▶ _What is expected_
Every line of the entries below from the one containing "layout_worst_path_cycle_share = 0.662" to the one containing "place.gp.congestion = 0.873", both ends included, must be written out exactly. No other line belongs in the answer.

(Dataset entries)
=-=-=

This is an optimization exercise on Yosys and OpenROAD, whose aim is small area, not a production implementation.
The RTL was checked by simulation tests, not by an equivalence proof against the original design.
Power figures rest on the tool's default switching activity, not on a simulated workload.

==> flow/design.v <==
package gpu_pkg;
  localparam logic [1:0] RESP_OKAY   = 2'b00;
  localparam logic [1:0] RESP_SLVERR = 2'b10;
endpackage
`timescale 1ns/1ns
module gpu_top (
  input  logic                         Clk,
  input  logic                         rst_n,
  input  logic [13-1:0]   s_axi_awaddr,
  input  logic [2:0]                   s_axi_awprot,
  input  logic                         s_axi_awvalid,
  output logic                         s_axi_awready,
  input  logic [32-1:0]   s_axi_wdata,
  input  logic [32/8-1:0] s_axi_wstrb,
  input  logic                         s_axi_wvalid,
  output logic                         s_axi_wready,
  output logic [1:0]                   s_axi_bresp,
  output logic                         s_axi_bvalid,
  input  logic                         s_axi_bready,
  input  logic [13-1:0]   s_axi_araddr,
  input  logic [2:0]                   s_axi_arprot,
  input  logic                         s_axi_arvalid,
  output logic                         s_axi_arready,
  output logic [32-1:0]   s_axi_rdata,
  output logic [1:0]                   s_axi_rresp,
  output logic                         s_axi_rvalid,
  input  logic                         s_axi_rready,
  output logic [3:0]                   red,
  output logic [3:0]                   green,
  output logic [3:0]                   blue,
  output logic                         hsync,
  output logic                         vsync,
  output logic                         vde
);
  function automatic logic [3:0] tile_slot(input logic [3:0] c);
    tile_slot = {~c[0] ^ (c[3:1] == 3'd0), c[3:1]};
  endfunction
  logic [7:0]  h;             
  logic [7:0]  v;             
  logic [15:0] frame_count;
  logic [1:0]  fc_we;
  logic        line_end;
  assign line_end = (h == 8'd143);
  always_ff @(posedge Clk) begin
    if (!rst_n) begin
      h <= '0;
      v <= '0;
      frame_count <= '0;
    end else begin
      h <= line_end ? 8'd0 : h + 8'd1;
      if (line_end) v <= (v == 8'd133) ? 8'd0 : v + 8'd1;
      if (line_end && v == 8'd133) frame_count <= frame_count + 16'd1;
      if (fc_we[0]) frame_count[7:0]  <= s_axi_wdata[7:0];
      if (fc_we[1]) frame_count[15:8] <= s_axi_wdata[15:8];
    end
  end
  assign vde   = (h >= 8'd2) && (h <= 8'd129) && !v[7];
  assign hsync = !((h >= 8'd134) && (h <= 8'd141));
  assign vsync = (h >= 8'd2) ? !((v == 8'd130) || (v == 8'd131))
                             : !((v == 8'd131) || (v == 8'd132));
  logic [15:0]  ring_we;
  logic [11:0]  row_out;
  logic [3:0]   row_sel;
  logic [191:0] heads;
  for (genvar r = 0; r < 16; r++) begin : g_row
    for (genvar k = 0; k < 12; k++) begin : g_bit
      logic [15:0] q;
      always_ff @(posedge Clk) begin
        q <= {ring_we[r] ? s_axi_wdata[k] : q[0], q[15:1]};
      end
      assign heads[12*r + k] = q[0];
    end
  end
  assign row_out = heads[12*row_sel +: 12];
  logic [7:0]  hw;
  logic [4:0]  win;
  logic        disp_load;
  logic [11:0] pre;
  logic [11:0] cur;
  assign hw        = (h >= 8'd137) ? h - 8'd137 : h + 8'd7;
  assign win       = hw[7:3];
  assign disp_load = !win[4] && (tile_slot(win[3:0]) == h[3:0]);
  always_ff @(posedge Clk) begin
    if (disp_load) pre <= enable ? row_out : bg_color;
  end
  always_ff @(posedge Clk) begin
    if (!rst_n) begin
      cur <= '0;
    end else if (h[2:0] == 3'd1) begin
      cur <= (!h[7] && !v[7]) ? pre : 12'd0;
    end
  end
  assign {red, green, blue} = cur;
  logic        enable;
  logic [11:0] bg_color;
  logic        aw_ctrl, aw_bg, aw_status, aw_tile;
  logic        ar_ctrl, ar_bg, ar_status, ar_tile;
  logic        wr_pend, wr_match, wr_armed, wr_fire;
  logic        rd_ok, rd_fire;
  assign aw_ctrl   = (s_axi_awaddr == 13'h000);
  assign aw_bg     = (s_axi_awaddr == 13'h004);
  assign aw_status = (s_axi_awaddr == 13'h008);
  assign aw_tile   = (s_axi_awaddr[12:10] == 3'b100);
  assign ar_ctrl   = (s_axi_araddr == 13'h000);
  assign ar_bg     = (s_axi_araddr == 13'h004);
  assign ar_status = (s_axi_araddr == 13'h008);
  assign ar_tile   = (s_axi_araddr[12:10] == 3'b100);
  assign wr_pend  = s_axi_awvalid && s_axi_wvalid && !s_axi_bvalid;
  assign wr_match = wr_pend && (tile_slot(s_axi_awaddr[5:2]) == h[3:0]);
  assign wr_fire  = wr_match && wr_armed;
  assign s_axi_awready = wr_fire;
  assign s_axi_wready  = wr_fire;
  for (genvar r = 0; r < 16; r++) begin : g_we
    assign ring_we[r] = wr_match && aw_tile && (s_axi_wstrb[1:0] == 2'b11) &&
                        (s_axi_awaddr[9:6] == r);
  end
  assign fc_we = {2{wr_fire && aw_status}} & s_axi_wstrb[1:0];
  always_ff @(posedge Clk) begin
    if (!rst_n) begin
      wr_armed       <= 1'b0;
      s_axi_bvalid   <= 1'b0;
      enable         <= 1'b0;
      bg_color       <= '0;
    end else begin
      if (wr_match) wr_armed <= !wr_armed;
      if (wr_fire) s_axi_bvalid <= 1'b1;
      else if (s_axi_bready) s_axi_bvalid <= 1'b0;
      if (wr_match && aw_ctrl && s_axi_wstrb[0]) enable <= s_axi_wdata[0];
      if (wr_match && aw_bg && s_axi_wstrb[0]) bg_color[7:0]  <= s_axi_wdata[7:0];
      if (wr_match && aw_bg && s_axi_wstrb[1]) bg_color[11:8] <= s_axi_wdata[11:8];
    end
  end
  logic bresp_err;
  always_ff @(posedge Clk) begin
    if (wr_fire) bresp_err <= !(aw_ctrl || aw_bg || aw_status || aw_tile);
  end
  assign s_axi_bresp = {bresp_err, 1'b0};
  logic ar_wait;
  assign rd_ok   = !ar_tile || ((tile_slot(s_axi_araddr[5:2]) == h[3:0]) && !disp_load);
  assign s_axi_arready = ar_wait && rd_ok;
  assign rd_fire = s_axi_arready && s_axi_arvalid;
  assign row_sel = disp_load ? v[6:3] : s_axi_araddr[9:6];
  logic [16:0] rdata_q;
  logic        rresp_err;
  always_ff @(posedge Clk) begin
    if (!rst_n) ar_wait <= 1'b0;
    else        ar_wait <= s_axi_arvalid && !rd_fire;
  end
  always_ff @(posedge Clk) begin
    if (!rst_n) begin
      s_axi_rvalid <= 1'b0;
    end else if (rd_fire) begin
      s_axi_rvalid <= 1'b1;
    end else if (s_axi_rready) begin
      s_axi_rvalid <= 1'b0;
    end
  end
  always_ff @(posedge Clk) begin
    if (rd_fire) begin
      rresp_err <= !(ar_ctrl || ar_bg || ar_status || ar_tile);
      rdata_q   <= ar_tile   ? {5'd0, row_out} :
                   ar_ctrl   ? {16'd0, enable} :
                   ar_bg     ? {5'd0, bg_color} :
                   ar_status ? {v >= 8'd128, frame_count} : 17'd0;
    end
  end
  assign s_axi_rdata = {15'd0, rdata_q};
  assign s_axi_rresp = {rresp_err, 1'b0};
endmodule
==> flow/run.sh <==
#!/bin/bash
# synth_recipe.tcl (not shown) runs the flow's synth.tcl, then flattens the netlist and writes it again
# the make line also repeats each setting of config.mk as NAME=value (left out here)
make -C /OpenROAD-flow-scripts/flow DESIGN_CONFIG=/design/flow/config.mk WORK_HOME=/design/flow/orfs CLKGATE_MAP_FILE= SYNTH_SCRIPT=/design/flow/synth_recipe.tcl finish
==> flow/config.mk <==
export PLATFORM = sky130hd
export DESIGN_NAME = gpu_top
export DESIGN_NICKNAME = gpu_top
export VERILOG_FILES = /design/flow/design.v
export SDC_FILE = /design/flow/constraint.sdc
export NUM_CORES = 4
export LEC_CHECK = 0
export CAP_MARGIN = 20
export CORE_MARGIN = 2
export CORE_UTILIZATION = 40
export SLEW_MARGIN = 20
==> flow/constraint.sdc <==
create_clock -name core_clock -period 10.0 [get_ports {Clk}]
set_input_delay 2.0000 -clock core_clock [delete_from_list [all_inputs] [get_ports {Clk}]]
set_output_delay 2.0000 -clock core_clock [all_outputs]
set_load 0.01 [all_outputs]
==> flow_summary.toml, run 1 <==
[floorplan]
die_h_microns = 427
ios = 131
die_area_sq_mm = 0.182
start_util = 0.402
dieWidth_microns = 427
fp-row-count = 155
core-area_sq_mm = 0.178

[timing]
rsz0062_at_grt = "false"
layout_worst_path_cycle_share = 0.662
setup_tns_ps = 0
finalMaxSlewViolations = 0
period_needed_ps = 6620
finalClockSkew_ps = 53.6
setup_viol = 0
relSlewSlack = 0.225
worst_slack_ps = 3380
worstMarginPinSlew_ps = 1160
hold_viol_final = 0
fmax_mhz = 151

[power]
irDropWorstVdd_mv = 0.138
p_per_area_mw_per_mm2 = 276
fin_total_pwr_w = 0.0233
clkPwrFrac = 0.445
p_sw_frac = 0.192
pwr-share-seq = 0.543
internal_power_w = 0.0188
switching_power_w = 0.00447
p_leak_nw = 33.8
power_frac_comb = 0.012

[global_route]
track_usage = 0.132
gr-total-overflow = 0
grt_max_degree = 46
first_global_vias = 29645
antenna_found_initial = 9
grt_pass1_wl_mm = 178

[placement]
port_buffers = 89
dp_hpwl_mm = 72.8
place.gp.congestion = 0.873
place_ws_ps = 3600
placed_area_sq_mm = 0.0753

[routing]
wl_per_cell_microns = 16.8
vias = 30171
wirelength_mm = 120
via_per_inst = 4.20
first_pass_iters = 7
drt_iter0_drc = 1839
drc = 0
drtAntennaViolNets = 0

[outcome]
status = "timing/DRC/antenna clean"

[yosys]
async_flop_share = 0
synthTopCellsByCount = "dfxtp_1 (3133), mux2_2 (177), nand2_1 (115), o21ai_0 (101), clkbuf_1 (69)"
synthesis.area_sq_mm = 0.0716
ys_types = 71
synth.most_common_cell = "dfxtp_1"
synth_ff_type = "dfxtp_1"
yosys_warnings = 1
yosysTopAreaCell = "dfxtp_1"
synth_cells = 4327
ys_ff_latch = 3164
yosysTopAreaCellShare = 0.876
synth_area_leaders = "dfxtp_1 (88%), mux2_2 (2.8%), edfxtp_1 (1.3%)"
synth_edf_count = 31
avgSynthCellArea_sq_um = 16.5
synth_seq_area_share = 0.889

[clock_tree]
cts_tree = "yes"
cts_root_buffer = "clkbuf_16"
cts-resized-gates = 0
cts_sinks = 3164
h-tree-depth = 5
cts_setup_buffers = 0
clockBufferDepth = 4
path_clk_slew_ps = 60
cts_hold_buffers = 0
clk_latency_ps = 880
cts-buffers-inserted = 285

[critical_path]
crit_fanout = 11
critPathArrivalTime_ps = 4620
path_class = "reg -> out"
r2r_cells = 14
cp.required_ps = 8000
cp-start-kind = "register"
cp-end-kind = "primary output"

[cells_and_area]
final_nets = 4719
fillCellCount = 14874
syn_to_final_growth_pct = 17.8
multi_input_area_sq_mm = 0.00726
design_area_sq_mm = 0.0843
regArea_sq_mm = 0.0637
layout-drive-gt1-share = 0.139

[flow_run]
drv_cap = 0

[worst_hold_path]
hold_class = "reg -> reg"
hold_depth = 0
power groups by stage:
stage               combinational, W  sequential (W)  clock, W
finish                      0.000284          0.0126    0.0104
global route                0.000296          0.0126    0.0111
CTS                         0.000284          0.0126    0.0106
detailed placement          0.000283          0.0129         0
global placement            0.000282          0.0129         0
floorplan                   0.000142          0.0129         0
worst paths after layout:
| kind | from | to | slack, ps |
|---|---|---|---|
| max | h[1] | s_axi_arready | 3380 |
| min reg2reg | g_row[13].g_bit[6].q[7] | g_row[13].g_bit[6].q[6] | 280 |
| min | g_row[13].g_bit[6].q[7] | g_row[13].g_bit[6].q[6] | 280 |
| max reg2reg | h[1] | rdata_q[4] | 4270 |
cells by family (layout without fill, tap and decap cells):
kind of cell    after synthesis  after routing  synth area share
simple gates                388            388            0.0282
compound gates              318            318            0.0302
mux                         229            229            0.0351
fa+ha+maj                     9              9           0.00157
buf+inv                     184            662            0.0118
other cells                   1             21         0.0000524
xor+xnor                     34             34           0.00416
flops                      3164           3164             0.889
layout make-up:
class	count	share of cell area
timing repair buffer	132	0.0145
inverter	57	0.00254
antenna	4	0.000119
multi-input combinational	995	0.0861
sequential	3164	0.755
tap	2355	0.0349
clock inverter	58	0.00760
clock buffer	415	0.0995
sequential cells by signal, indices dropped and copies added, names as in the netlist:
| signal | flops |
|---|---|
| frame_count | 16 |
| s_axi_rvalid | 1 |
| pre | 12 |
| bg_color | 12 |
| ar_wait | 1 |
| bresp_err | 1 |
| g_row.g_bit.q | 3072 |
| wr_armed | 1 |
| v | 8 |
| rresp_err | 1 |
| cur | 12 |
| enable | 1 |
| h | 8 |
| rdata_q | 17 |
| s_axi_bvalid | 1 |
metal layers:
metal / GRT usage / vias to the layer above / wire length [microns]
met4: 0.0798 / 0 / 6650
met3: 0.0275 / 343 / 5220
met2: 0.197 / 677 / 52100
met5: 0 / - / 0
met1: 0.176 / 14436 / 56300
li1: - / 14715 / -
cell usage in the layout (no fill, tap or decap), types with 20 or more instances in the layout:
cell	Yosys	final
o211ai_1	50	50
buf_4	25	41
clkbuf_8	0	60
clkbuf_1	69	62
nand4_1	30	30
mux2i_1	52	52
inv_1	55	55
a21oi_1	41	40
edfxtp_1	31	31
nand2b_1	22	21
nand2_1	115	115
mux2_2	177	177
o21ai_0	101	100
a22oi_1	20	20
nor2b_1	39	39
clkdlybuf4s50_1	0	87
dfxtp_1	3133	3133
clkbuf_16	0	293
nor2_1	65	56
clkinv_2	0	29
through the flow:
stage               utilization  hold WS [ps]  std cells
floorplan                     -           310       4343
global placement          0.422           310       6701
detailed placement        0.422           312       6703
CTS                       0.473           274       7176
global route              0.473           283       7178
finish                    0.473           276       7180
worst max-delay path, cell delays in order (launching register included):
cell and delay, ps:
dfxtp_1 740, inv_1 150, ha_1 270, nor3b_2 290
a2bb2oi_1 320, o221ai_1 200, o311ai_1 130, and3_1 500
nand2_4 220, inv_2 150, o21ai_0 110, and2_1 180
clkdlybuf4s50_1 490
==> run 2, diff against run 1 <==
--- a/flow/config.mk
+++ b/flow/config.mk
@@ -9,3 +9,6 @@
 export CORE_MARGIN = 2
-export CORE_UTILIZATION = 40
+export CORE_UTILIZATION = 60
+export CTS_BUF_LIST = sky130_fd_sc_hd__clkbuf_8
+export CTS_CLUSTER_DIAMETER = 60
+export CTS_CLUSTER_SIZE = 20
 export SLEW_MARGIN = 20
==> run 2 against run 1 <==
Against the previous run:
- still clean
- worst setup slack lost 250 ps
- clock skew decreased by 22 ps
- design area decreased by 8.6%
- area after synthesis stayed put
- worst hold slack improved by 43 ps
- largest cell class unchanged
==> flow_summary.toml, run 2 <==
[outcome]
status = "timing/DRC/antenna clean"

[timing]
layout_worst_path_cycle_share = 0.687
setup_tns_ps = 0
finalClockSkew_ps = 32.1
hold_viol_final = 0
finalMaxSlewViolations = 0
period_needed_ps = 6870
relSlewSlack = 0.254
setup_viol = 0
fmax_mhz = 146
worstMarginPinSlew_ps = 1120
rsz0062_at_grt = "false"

[critical_path]
crit_fanout = 11
timing.rr.start = "h[1]"
cpMaxStageDelayCell = "dfxtp_1"
reg2reg_to = "rdata_q[4]"
crit_chain = "inv_1, ha_1, nor2b_1, o31a_1, o221ai_1, o311ai_1, and3_1, nand2_4, inv_2, o21ai_0, and2_1, clkdlybuf4s50_1"
path_class = "reg -> out"
crit_path_end = "s_axi_arready"
cp.required_ps = 8000
r2r_cells = 14
cp-startpoint = "h[1]"
cp-start-kind = "register"
critPathArrivalTime_ps = 4870
critPathMaxStageDelay_ps = 750
rrSetupSlack_ps = 4640
cp-end-kind = "primary output"

[routing]
first_pass_iters = 7
wl_per_cell_microns = 18.9
drtAntennaViolNets = 0
drc = 0
drt_iter0_drc = 2132
via_per_inst = 4.76
wirelength_mm = 115
vias = 29118

[clock_tree]
cts-buffers-inserted = 179
cts-resized-gates = 0
cts_tree = "yes"
path_clk_slew_ps = 110
cts_sinks = 3164
clockBufferDepth = 3
cts_root_buffer = "clkbuf_8"
h-tree-depth = 4
cts_hold_buffers = 0
clk_latency_ps = 920
cts_setup_buffers = 0

[global_route]
grt_max_degree = 46
first_global_vias = 27739
antenna_found_initial = 10
gr-total-overflow = 0
grt_pass1_wl_mm = 170
track_usage = 0.191

[cells_and_area]
fillCellCount = 8509
post-route-util = 0.652
regArea_sq_mm = 0.0637
multi_input_area_sq_mm = 0.00723
layout-drive-gt1-share = 0.101
largestRegisters = "g_row.g_bit.q x3072, rdata_q x17, frame_count x16"
largest_register_ffs = 3072
syn_to_final_growth_pct = 7.61
top_register = "g_row.g_bit.q"
layout_common_cells = "dfxtp_1 (3133), clkbuf_8 (185), mux2_2 (177)"
final_nets = 4614
design_area_sq_mm = 0.0771
final_common_cell = "dfxtp_1"

[placement]
dp_hpwl_mm = 71.8
port_buffers = 89
place.gp.congestion = 0.823
placed_area_sq_mm = 0.0742

[power]
p_leak_nw = 30.8
p_per_area_mw_per_mm2 = 235
irDropWorstVdd_mv = 0.180

[floorplan]
die_area_sq_mm = 0.122
ios = 131
dieWidth_microns = 349
core-area_sq_mm = 0.118
die_h_microns = 349
start_util = 0.606
fp-row-count = 126

[yosys]
yosysTopAreaCell = "dfxtp_1"
synth_edf_count = 31
synth_seq_area_share = 0.889
synth_cells = 4327
synthTopCellsByCount = "dfxtp_1 (3133), mux2_2 (177), nand2_1 (115), o21ai_0 (101), clkbuf_1 (69)"
async_flop_share = 0
ys_types = 71
ys_ff_latch = 3164
synth_ff_type = "dfxtp_1"
yosysTopAreaCellShare = 0.876
yosys_warnings = 1
synth_area_leaders = "dfxtp_1 (88%), mux2_2 (2.8%), edfxtp_1 (1.3%)"
synthesis.area_sq_mm = 0.0716
avgSynthCellArea_sq_um = 16.5
synth.most_common_cell = "dfxtp_1"

[flow_run]
drv_cap = 0

[worst_hold_path]
hold_class = "reg -> reg"
hold_depth = 0
run 2: worst min path at each step:
| stage | startpoint | endpoint | slack, ps |
|---|---|---|---|
| after detailed placement | g_row[11].g_bit[6].q[13] | g_row[11].g_bit[6].q[12] | 310 |
| after global routing | g_row[6].g_bit[4].q[2] | g_row[6].g_bit[4].q[1] | 330 |
| after global placement | g_row[8].g_bit[7].q[9] | g_row[8].g_bit[7].q[8] | 310 |
| final | g_row[1].g_bit[5].q[12] | g_row[1].g_bit[5].q[11] | 320 |
| after CTS | g_row[10].g_bit[0].q[1] | g_row[10].g_bit[0].q[0] | 320 |
| after floorplan | g_row[0].g_bit[0].q[1] | g_row[0].g_bit[0].q[0] | 310 |
run 2: cells by family (layout without fill, tap and decap cells):
logic type,count (synthesis),count (layout),synth area share
flops,3164,3164,0.889
other cells,1,23,0.0000524
simple gates,388,388,0.0282
fa+ha+maj,9,9,0.00157
xor+xnor,34,34,0.00416
mux,229,229,0.0351
buf+inv,184,411,0.0118
compound gates,318,318,0.0302
run 2: metrics by stage:
step	hold WS (ps)	cells	setup WS, ps	power, W
after floorplan	310	4343	4770	0.0131
after global placement	310	5884	3530	0.0132
after detailed placement	312	5885	3590	0.0132
after CTS	322	6106	3080	0.0183
after global routing	325	6110	2780	0.0188
final	319	6112	3130	0.0181
run 2: layout make-up:
| class | instances | area share |
|---|---|---|
| Sequential cell | 3164 | 0.826 |
| Multi-Input combinational cell | 995 | 0.0939 |
| Clock buffer | 185 | 0.0330 |
| Tap cell | 1536 | 0.0249 |
| Timing Repair Buffer | 133 | 0.0158 |
| Clock inverter | 36 | 0.00331 |
| Inverter | 57 | 0.00278 |
| Antenna cell | 6 | 0.000195 |
run 2: report_power, final:
part | switching, W | leakage, nW | internal, W | total, W
Sequential | 0.0000143 | 25.6 | 0.0126 | 0.0126
Combinational | 0.000196 | 3.77 | 0.0000807 | 0.000277
Clock | 0.00345 | 1.48 | 0.00173 | 0.00518
Total | 0.00366 | 30.8 | 0.0144 | 0.0181
run 2: layer usage:
| layer | routed length (microns) | track usage |
|---|---|---|
| met2 | 45300 | 0.263 |
| met5 | 34 | 0 |
| met3 | 5830 | 0.0369 |
| met4 | 3900 | 0.0779 |
| met1 | 60400 | 0.296 |
run 2: critical path, delay by kind of cell (launching register included):
family / cells / cell delay, ps
AND/OR/NAND/NOR: 4 / 1020
buffers and inverters: 3 / 800
AO/OA/AOI/OAI: 4 / 1130
flip-flops: 1 / 750
adder cells (fa/ha/maj): 1 / 260
==> run 3, diff against run 2 <==
--- a/flow/config.mk
+++ b/flow/config.mk
@@ -7,5 +7,6 @@
 export LEC_CHECK = 0
+export ABC_AREA = 1
 export CAP_MARGIN = 20
 export CORE_MARGIN = 2
-export CORE_UTILIZATION = 60
+export CORE_UTILIZATION = 75
 export CTS_BUF_LIST = sky130_fd_sc_hd__clkbuf_8
==> run 3 against run 2 <==
Against the previous run:
- sequential share of layout area rose by 1.1 points
- area after synthesis fell by 0.56%
- non-clock buffer count fell by 19
- worst hold slack got worse by 9.6 ps
- die area fell by 20%
- largest power group unchanged
- maximum frequency rose by 2.0%
- still clean
- critical endpoint unchanged
- power fell by 0.13%
- critical path type is now in -> out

=-=-=

▶ _Output of the exercise_
layout_worst_path_cycle_share = 0.662
setup_tns_ps = 0
finalMaxSlewViolations = 0
period_needed_ps = 6620
finalClockSkew_ps = 53.6
setup_viol = 0
relSlewSlack = 0.225
worst_slack_ps = 3380
worstMarginPinSlew_ps = 1160
hold_viol_final = 0
fmax_mhz = 151

[power]
irDropWorstVdd_mv = 0.138
p_per_area_mw_per_mm2 = 276
fin_total_pwr_w = 0.0233
clkPwrFrac = 0.445
p_sw_frac = 0.192
pwr-share-seq = 0.543
internal_power_w = 0.0188
switching_power_w = 0.00447
p_leak_nw = 33.8
power_frac_comb = 0.012

[global_route]
track_usage = 0.132
gr-total-overflow = 0
grt_max_degree = 46
first_global_vias = 29645
antenna_found_initial = 9
grt_pass1_wl_mm = 178

[placement]
port_buffers = 89
dp_hpwl_mm = 72.8
place.gp.congestion = 0.873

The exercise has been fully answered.